東日本大震災の被災地・岩手県釜石市に今月完成予定の競技場は、津波から子供らが避難した「釜石の奇跡」の学校跡にある。来年のラグビー・ワールドカップ(W杯)の舞台となるその一角に、小さな祈念碑を設置する構想が進む。そこには、「奇跡」の裏で学校で犠牲になった女性の遺族の言葉が刻まれる。「あなたも逃げて」

 遺族は元製鉄会社員木村正明さん(62)。祈念碑設置を検討する市に、刻んで欲しい言葉を提案した。今も行方不明の妻タカ子さん(当時53)は市立鵜住居(うのすまい)小学校の職員だった。子供らが高台に逃げる中、学校に一人残った。校舎3階の教室には津波で流されてきた乗用車が突き刺さった。

 木村さんは「母ちゃんだけがなぜ学校に残ったのか」と市を追及した。分かったのは、保護者からの電話対応らしい、という程度。
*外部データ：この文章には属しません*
===== config.mk =====
export PLATFORM = sky130hd
export DESIGN_NAME = stream_word_packer
export DESIGN_NICKNAME = d
export VERILOG_FILES = /design/src/rtl/stream_pkg.sv /design/src/rtl/phrase_hold_reg.sv /design/src/rtl/stream_word_packer.sv
export SDC_FILE = /design/constraint.sdc
export NUM_CORES = 1
export LEC_CHECK = 0
export ABC_AREA = 1
export BUFFER_PORTS_ARGS = -buffer_cell sky130_fd_sc_hd__buf_2
export CELL_PAD_IN_SITES_DETAIL_PLACEMENT = 0
export CELL_PAD_IN_SITES_GLOBAL_PLACEMENT = 2
export CORE_MARGIN = 2
export CORE_UTILIZATION = 34
export CTS_CLUSTER_DIAMETER = 40
export DETAILED_ROUTE_END_ITERATION = 8
export GPL_ROUTABILITY_DRIVEN = 0
export PLACE_DENSITY = 0.83
export RECOVER_POWER = 100
export SETUP_SLACK_MARGIN = 0.02
export SYNTH_ARGS = -nofsm -noshare
export SYNTH_HDL_FRONTEND = slang
export SYNTH_SLANG_ARGS = --single-unit
export TNS_END_PERCENT = 20

===== constraint.sdc =====
create_clock -name clk_in -period 3.22 [get_ports clk_in]
set_clock_uncertainty 0.15 [all_clocks]
set_input_delay 0.483 -clock clk_in [delete_from_list [all_inputs] [get_ports clk_in]]
set_output_delay 0.483 -clock clk_in [all_outputs]
set_load 0.005 [all_outputs]
## config.mk

```make
export PLATFORM = sky130hd
export DESIGN_NAME = matmul_result_streamer
export DESIGN_NICKNAME = d
export VERILOG_FILES = /design/src/rtl/matmul_result_streamer.sv
export SDC_FILE = /design/constraint.sdc
export NUM_CORES = 1
export LEC_CHECK = 0
export ABC_AREA = 1
export BUFFER_PORTS_ARGS = -buffer_cell sky130_fd_sc_hd__buf_2
export CORE_MARGIN = 2
export CORE_UTILIZATION = 45
export CTS_CLUSTER_DIAMETER = 60
export DETAILED_ROUTE_END_ITERATION = 7
export PLACE_DENSITY = 0.72
export SLEW_MARGIN = 20
export SYNTH_ARGS = -nofsm -noshare
export SYNTH_HDL_FRONTEND = slang
export SYNTH_SLANG_ARGS = --single-unit
```

## constraint.sdc

```tcl
create_clock -name clk -period 4.05 [get_ports clk]
set_clock_uncertainty 0.15 [all_clocks]
set_input_delay 0.81 -clock clk [delete_from_list [all_inputs] [get_ports clk]]
set_output_delay 0.81 -clock clk [all_outputs]
set_load 0.005 [all_outputs]
```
手がかりが見つからないままW杯の誘致が決まり、校舎跡は「釜石鵜住居復興スタジアム」の盛り土の下に消えた。「跡地に教訓を伝える碑を」と願い、市としても教訓を伝える場が必要と判断した。

 木村さんは、刻む言葉を練る中で、まず考えたのは「生き抜く 信念」。漁師の娘で、津波の恐ろしさを知る妻が学校に残ったのは、仕事への信念だった、と信じたからだ。

 消防団員や民生委員も住民を助けようとして津波に巻き込まれた。「信念で誰かを助けたいなら、自らも生き抜く信念を持ってほしい」。その思いを「あなたも逃げて」と表現した。それぞれがまず避難するという三陸地方の教え「てんでんこ」の深化を願う。